Wednesday was the deadline for members of the N.C. House of Representatives to file bills for the 2015 General Assembly. Like the Senate deadline last week, the House deadline attracted a number of bills effecting transparency, including a proposal for a joint legislative commission to study transparency improvements. House members also proposed two new exemptions.
At last week’s deadline for members of the N.C. Senate to file new bills, a handful were introduced that would signficantly change how public records are handled. On Wednesday the same deadline came for members of the N.C. House of Representatives, and once again a handful of new bills have been introduced that could change public records and open meetings in North Carolina.
House Bill 499 would create a joint legislative study commission on public records and open meetings in North Carolina. The committee would “study ways to improve transparency of State and local government in North Carolina.” It’s 10 members would be appointed by Speaker of the House Tim Moore and by Senate President Pro Tempore Phil Berger. The committee would report back to General Assembly at the start of the 2016 short session. It would report a second time, with legislative suggestions, before the current General Assembly’s term ends next year.

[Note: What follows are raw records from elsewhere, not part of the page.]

This is an optimization exercise on Yosys and OpenROAD, whose aim is small area, not a production implementation.
In this exercise RTL edits were held to simulation tests only and were not proved equivalent to the original.
The flow treats the clock pin as an ideal source, which a real chip does not have.
No activity file was given, so power comes from the tool's default toggle rates.

## sp_parser
module sp_parser (
    input  wire        clk,
    input  wire        rst,         
    input  wire        in_valid,    
    input  wire [7:0]  in_byte,
    input  wire        json_ok,     
    output wire        st_valid,    
    output wire [7:0]  status,      
    output wire        pay_valid,   
    output wire [7:0]  pay_byte,
    output wire [1:0]  msg_state,   
    output wire [1:0]  msg_tag,     
    output wire [15:0] msg_props,
    output wire [15:0] msg_cmd,
    output wire [15:0] msg_plen,
    output wire        msg_stby,
    output wire [31:0] hb_epoch,
    output wire [31:0] hb_serial,
    output wire [15:0] hb_volt,
    output wire [7:0]  hb_temp,
    output wire [7:0]  hb_mode
);
Settings: LEC_CHECK=0, CAP_MARGIN=20, CORE_MARGIN=2, CORE_UTILIZATION=70, SLEW_MARGIN=20; clock period 6.0 ns.
standard.sh (not shown) runs the stock make flow with config.mk's settings and CLKGATE_MAP_FILE= SYNTH_SCRIPT=/design/flow/synth_recipe.tcl, a recipe that flattens the netlist after the stock synthesis.
==> flow/flow/run.sh <==
#!/bin/bash
set -euo pipefail
here=$(pwd)
POST_CTS_TCL=$here/flow/post_cts.tcl bash standard.sh \
  "REMOVE_ABC_BUFFERS=1" "SKIP_REPAIR_TIE_FANOUT=1" \
  "BUFFER_PORTS_ARGS=-buffer_cell sky130_fd_sc_hd__buf_1" \
  "CTS_ARGS=-sink_clustering_enable -repair_clock_nets -dont_use_dummy_load -buf_list sky130_fd_sc_hd__clkbuf_4 -root_buf sky130_fd_sc_hd__clkbuf_8 -sink_clustering_size 20 -sink_clustering_max_diameter 40" \
  finish > flow_standard.log 2>&1
==> flow/flow/post_cts.tcl <==
set limit 0.110
set bigger sky130_fd_sc_hd__clkbuf_8
estimate_parasitics -placement
set n 0
foreach inst [get_cells *] {
  set m [get_property $inst ref_name]
  if {![string match sky130_fd_sc_hd__clkbuf_4 $m] && ![string match sky130_fd_sc_hd__clkbuf_2 $m]} continue
  set worst 0
  foreach opin [get_pins -of_objects $inst -filter "direction == output"] {
    set net [get_nets -of_objects $opin]
    foreach p [get_pins -of_objects $net -filter "direction == input"] {
      foreach rf {rise fall} {
        set s [get_property $p slew_max_$rf]
        if {$s > $worst} {set worst $s}
      }
    }
  }
  if {$worst > $limit} {
    replace_cell $inst $bigger
    incr n
  }
}
puts "post_cts: upsized $n clock buffers to $bigger"
estimate_parasitics -placement
The baseline went through all stages and came out clean.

House Bill 508 will give cities and towns a new exemption from the Public Records Law for information collected as part of a local alarm registration program. The bill would make confidential the name, phone number, and personal identiifying information as well as “sensitive security information” about the alarm itself.
House Bill 543 would make some changes to the N.C. Medical Board, which licenses doctors, nurses and physicians assistants.It would give a review panel that considers applicants able to receive additional confidential information. It would also create a broad exemption for records collected by the review panel about particular candidates. It also requires the review panel to post the names and practice addresses of all new applicants.
The same bill makes explicit that the review panel is subject to the Open Meetings Law. It then gives the review panel an additional exemption from the open meetings law, that will allow it to meet behind closed doors to discuss applicants.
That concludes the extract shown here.